------ The records ------

<file path="config.mk">
export PLATFORM = sky130hd
export DESIGN_NAME = fetch_top
export DESIGN_NICKNAME = d
export VERILOG_FILES = /design/src/fetch_pkg.sv /design/src/axi_rd_if.sv /design/src/fetch_unit.sv /design/src/inst_rom.sv /design/src/fetch_top.sv
export VERILOG_INCLUDE_DIRS = /design/src
export SDC_FILE = /design/constraint.sdc
export NUM_CORES = 1
export LEC_CHECK = 0
export ABC_AREA = 1
export BUFFER_PORTS_ARGS = -buffer_cell sky130_fd_sc_hd__buf_4
export CAP_MARGIN = 0
export CORE_MARGIN = 2
export CORE_UTILIZATION = 57
export CTS_CLUSTER_DIAMETER = 60
export DETAILED_ROUTE_END_ITERATION = 8
export GPL_TIMING_DRIVEN = 0
export PLACE_DENSITY_LB_ADDON = 0.1
export SLEW_MARGIN = 10
export SYNTH_ARGS = -nofsm -noshare
export SYNTH_HDL_FRONTEND = slang
export SYNTH_SLANG_ARGS = --single-unit
</file>
<file path="constraint.sdc">
create_clock -name clk -period 2.9 [get_ports clk]
set_clock_uncertainty 0.05 [all_clocks]
set_input_delay 0 -clock clk [delete_from_list [all_inputs] [get_ports clk]]
set_output_delay 0 -clock clk [all_outputs]
set_load 0.02 [all_outputs]
</file>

------

Return the records in full. Omit nothing.

<file path="config.mk">
export PLATFORM = sky130hd
export DESIGN_NAME = fetch_top
export DESIGN_NICKNAME = d
export VERILOG_FILES = /design/src/fetch_pkg.sv /design/src/axi_rd_if.sv /design/src/fetch_unit.sv /design/src/inst_rom.sv /design/src/fetch_top.sv
export VERILOG_INCLUDE_DIRS = /design/src
export SDC_FILE = /design/constraint.sdc
export NUM_CORES = 1
export LEC_CHECK = 0
export ABC_AREA = 1
export BUFFER_PORTS_ARGS = -buffer_cell sky130_fd_sc_hd__buf_4
export CAP_MARGIN = 0
export CORE_MARGIN = 2
export CORE_UTILIZATION = 57
export CTS_CLUSTER_DIAMETER = 60
export DETAILED_ROUTE_END_ITERATION = 8
export GPL_TIMING_DRIVEN = 0
export PLACE_DENSITY_LB_ADDON = 0.1
export SLEW_MARGIN = 10
export SYNTH_ARGS = -nofsm -noshare
export SYNTH_HDL_FRONTEND = slang
export SYNTH_SLANG_ARGS = --single-unit
</file>
<file path="constraint.sdc">
create_clock -name clk -period 2.9 [get_ports clk]
set_clock_uncertainty 0.05 [all_clocks]
set_input_delay 0 -clock clk [delete_from_list [all_inputs] [get_ports clk]]
set_output_delay 0 -clock clk [all_outputs]
set_load 0.02 [all_outputs]
</file>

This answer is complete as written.